🤖 AI Summary
Modeling tree-like geometric structures—such as 3D vascular networks—as compact vector representations remains challenging. This paper proposes a two-stage Transformer-based autoencoder: Stage I learns geometric embeddings of vessel segments via point-cloud sampling; Stage II recursively encodes the full tree topology into a single latent vector and enforces hierarchical recursive constraints during decoding to guarantee topological validity. Our approach introduces the first hierarchical vectorization paradigm, explicitly decoupling geometric detail from topological structure. Evaluated on synthetic 2D trees and real 3D coronary artery data, it achieves significant improvements in reconstruction fidelity, topological accuracy, and latent-space interpolation realism.
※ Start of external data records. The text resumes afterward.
From an optimization exercise on the open Yosys and OpenROAD flow, aimed at small area; shortcuts taken in it are not production practice. In this exercise RTL edits were held to simulation tests only and were not proved equivalent to the original.

Setup of run 2:
==> flow/design.v (excerpt) <==
module top(input clk,
           input rst_n,
           input weight_select,
           input [7:0] fmaps_in1,
           input [7:0] fmaps_in2,
           input [7:0] fmaps_in3,
           input [7:0] fmaps_in4,
           input [7:0] fmaps_in5,
           input [7:0] fmaps_in6,
           input [7:0] fmaps_in7,
           input [7:0] weight_in1,
           input [7:0] weight_in2,
           input [7:0] weight_in3,
           input [7:0] weight_in4,
           input [7:0] weight_in5,
           output [1:0] cs,
           output [1:0] we,
           output [4:0] fmaps_addr,
           output [5:0] weight_addr,
           output valid,
           output signed [20:0] acc);
clock: 7.0 ns
lec_check: 0
cap_margin: 20
core_margin: 2
core_utilization: 65
slew_margin: 20
synth_hierarchical: 1
synth_minimum_keep_size: 0
run.sh (not shown) runs the stock make flow with config.mk's settings and CLKGATE_MAP_FILE= SYNTH_SCRIPT=/design/flow/synth_recipe.tcl, a recipe that flattens the netlist after the stock synthesis.
Changes in run 1 relative to run 2:
--- a/flow/design.v
+++ b/flow/design.v
@@ -1115,15 +1115,22 @@
     wire c650;
     fa us649 (.a(c584), .b(s617), .c(c616), .s(s649), .co(c650));
     wire s651;
     wire c652;
     fa us651 (.a(base[16]), .b(c586), .c(c618), .s(s651), .co(c652));
     wire [20:0] ra = {base[20], base[19], base[18], c652, c650, c648, c646, c644, c642, c640, c638, c636, c634, c632, c630, c628, c626, c624, c622, c620, s619};
     wire [20:0] rb = {1'b0, 1'b0, 1'b0, base[17], s651, s649, s647, s645, s643, s641, s639, s637, s635, s633, s631, s629, s627, s625, s623, s621, s527};
-    assign sum = ra + rb;
+    wire [5:0] rc;
+    assign rc[0] = 1'b0;
+    fa ucpa0 (.a(ra[0]), .b(rb[0]), .c(rc[0]), .s(sum[0]), .co(rc[1]));
+    fa ucpa1 (.a(ra[1]), .b(rb[1]), .c(rc[1]), .s(sum[1]), .co(rc[2]));
+    fa ucpa2 (.a(ra[2]), .b(rb[2]), .c(rc[2]), .s(sum[2]), .co(rc[3]));
+    fa ucpa3 (.a(ra[3]), .b(rb[3]), .c(rc[3]), .s(sum[3]), .co(rc[4]));
+    fa ucpa4 (.a(ra[4]), .b(rb[4]), .c(rc[4]), .s(sum[4]), .co(rc[5]));
+    assign sum[20:5] = ra[20:5] + rb[20:5] + rc[5];
 endmodule
 module mac_col2(input [3:0] ex2_one,
     input [3:0] ex2_two,
     input [3:0] ex2_neg,
     input [7:0] W1,
     input [3:0] ew2_one,
     input [3:0] ew2_two,
@@ -2095,15 +2102,22 @@
     wire c574;
     fa us573 (.a(s541), .b(c508), .c(c540), .s(s573), .co(c574));
     wire s575;
     wire c576;
     fa us575 (.a(base[16]), .b(c510), .c(c542), .s(s575), .co(c576));
     wire [20:0] ra = {base[20], base[19], base[18], c576, c574, c572, c570, c568, c566, c564, c562, c560, c558, c556, c554, c552, c550, c548, c546, c544, s543};
     wire [20:0] rb = {1'b0, 1'b0, 1'b0, base[17], s575, s573, s571, s569, s567, s565, s563, s561, s559, s557, s555, s553, s551, s549, s547, s545, s511};
-    assign sum = ra + rb;
+    wire [5:0] rc;
+    assign rc[0] = 1'b0;
+    fa ucpa0 (.a(ra[0]), .b(rb[0]), .c(rc[0]), .s(sum[0]), .co(rc[1]));
+    fa ucpa1 (.a(ra[1]), .b(rb[1]), .c(rc[1]), .s(sum[1]), .co(rc[2]));
+    fa ucpa2 (.a(ra[2]), .b(rb[2]), .c(rc[2]), .s(sum[2]), .co(rc[3]));
+    fa ucpa3 (.a(ra[3]), .b(rb[3]), .c(rc[3]), .s(sum[3]), .co(rc[4]));
+    fa ucpa4 (.a(ra[4]), .b(rb[4]), .c(rc[4]), .s(sum[4]), .co(rc[5]));
+    assign sum[20:5] = ra[20:5] + rb[20:5] + rc[5];
 endmodule
 module mac_col3(input [3:0] ex3_one,
     input [3:0] ex3_two,
     input [3:0] ex3_neg,
     input [7:0] W1,
     input [3:0] ew2_one,
     input [3:0] ew2_two,
@@ -3075,15 +3089,22 @@
     wire c574;
     fa us573 (.a(s541), .b(c508), .c(c540), .s(s573), .co(c574));
     wire s575;
     wire c576;
     fa us575 (.a(base[16]), .b(c510), .c(c542), .s(s575), .co(c576));
     wire [20:0] ra = {base[20], base[19], base[18], c576, c574, c572, c570, c568, c566, c564, c562, c560, c558, c556, c554, c552, c550, c548, c546, c544, s543};
     wire [20:0] rb = {1'b0, 1'b0, 1'b0, base[17], s575, s573, s571, s569, s567, s565, s563, s561, s559, s557, s555, s553, s551, s549, s547, s545, s511};
-    assign sum = ra + rb;
+    wire [5:0] rc;
+    assign rc[0] = 1'b0;
+    fa ucpa0 (.a(ra[0]), .b(rb[0]), .c(rc[0]), .s(sum[0]), .co(rc[1]));
+    fa ucpa1 (.a(ra[1]), .b(rb[1]), .c(rc[1]), .s(sum[1]), .co(rc[2]));
+    fa ucpa2 (.a(ra[2]), .b(rb[2]), .c(rc[2]), .s(sum[2]), .co(rc[3]));
+    fa ucpa3 (.a(ra[3]), .b(rb[3]), .c(rc[3]), .s(sum[3]), .co(rc[4]));
+    fa ucpa4 (.a(ra[4]), .b(rb[4]), .c(rc[4]), .s(sum[4]), .co(rc[5]));
+    assign sum[20:5] = ra[20:5] + rb[20:5] + rc[5];
 endmodule
 module top(input clk,
            input rst_n,
            input weight_select,
            input [7:0] fmaps_in1,
            input [7:0] fmaps_in2,
            input [7:0] fmaps_in3,
==> results.txt <==
Delta (run 1 minus run 2): hold slack shows an increase of 0.038 ns, relative area change from synthesis to final layout shows a reduction of 0.66 points. Run 2 → run 1: count of inserted antenna diode cells rose by 1. Comparing run 2 and run 1, the lower clock skew was measured on run 1.

## separate check: timing with driven ports
No port has a modelled driver above. Below, the same layouts with a new extraction and two added sets of constraints.
Step 1 sets driving cells, clkbuf_16 on the clock port and buf_2 on the other inputs (assumed; they add their load-dependent delay and slew).
Step 2 moves the port delays by t, midway between the first and last clock arrival at a register: inputs arrive t later, outputs are due t later. That takes back most of the time a late clock gives input paths.
Three values: ideal ports, drivers, drivers and shift; two values: the first two.
run | shift t [ns] | slack for setup (ns) | latest minus earliest clock arrival (ns) | pins driven straight from the clock port
run 2 | 0.651 | 0.253 / 0.269 / -0.357 | 0.066 / 0.066 | 1
run 1 | 0.652 | 0.172 / 0.172 / -0.256 | 0.021 / 0.020 | 1
Met with ideal ports but missed after step 2: setup timing in run 2 and run 1. For run 2, which loses most, drivers alone change the setup slack by +0.016 ns; drivers and shift together by -0.610 ns.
Moreover, it reduces GPU memory consumption substantially compared to 3D convolutional baselines, enabling scalable training on large datasets.
📝 Abstract
We introduce a novel framework for learning vector representations of tree-structured geometric data focusing on 3D vascular networks. Our approach employs two sequentially trained Transformer-based autoencoders. In the first stage, the Vessel Autoencoder captures continuous geometric details of individual vessel segments by learning embeddings from sampled points along each curve. In the second stage, the Vessel Tree Autoencoder encodes the topology of the vascular network as a single vector representation, leveraging the segment-level embeddings from the first model. A recursive decoding process ensures that the reconstructed topology is a valid tree structure. Compared to 3D convolutional models, this proposed approach substantially lowers GPU memory requirements, facilitating large-scale training. Experimental results on a 2D synthetic tree dataset and a 3D coronary artery dataset demonstrate superior reconstruction fidelity, accurate topology preservation, and realistic interpolations in latent space. Our scalable framework, named VeTTA, offers precise, flexible, and topologically consistent modeling of anatomical tree structures in medical imaging.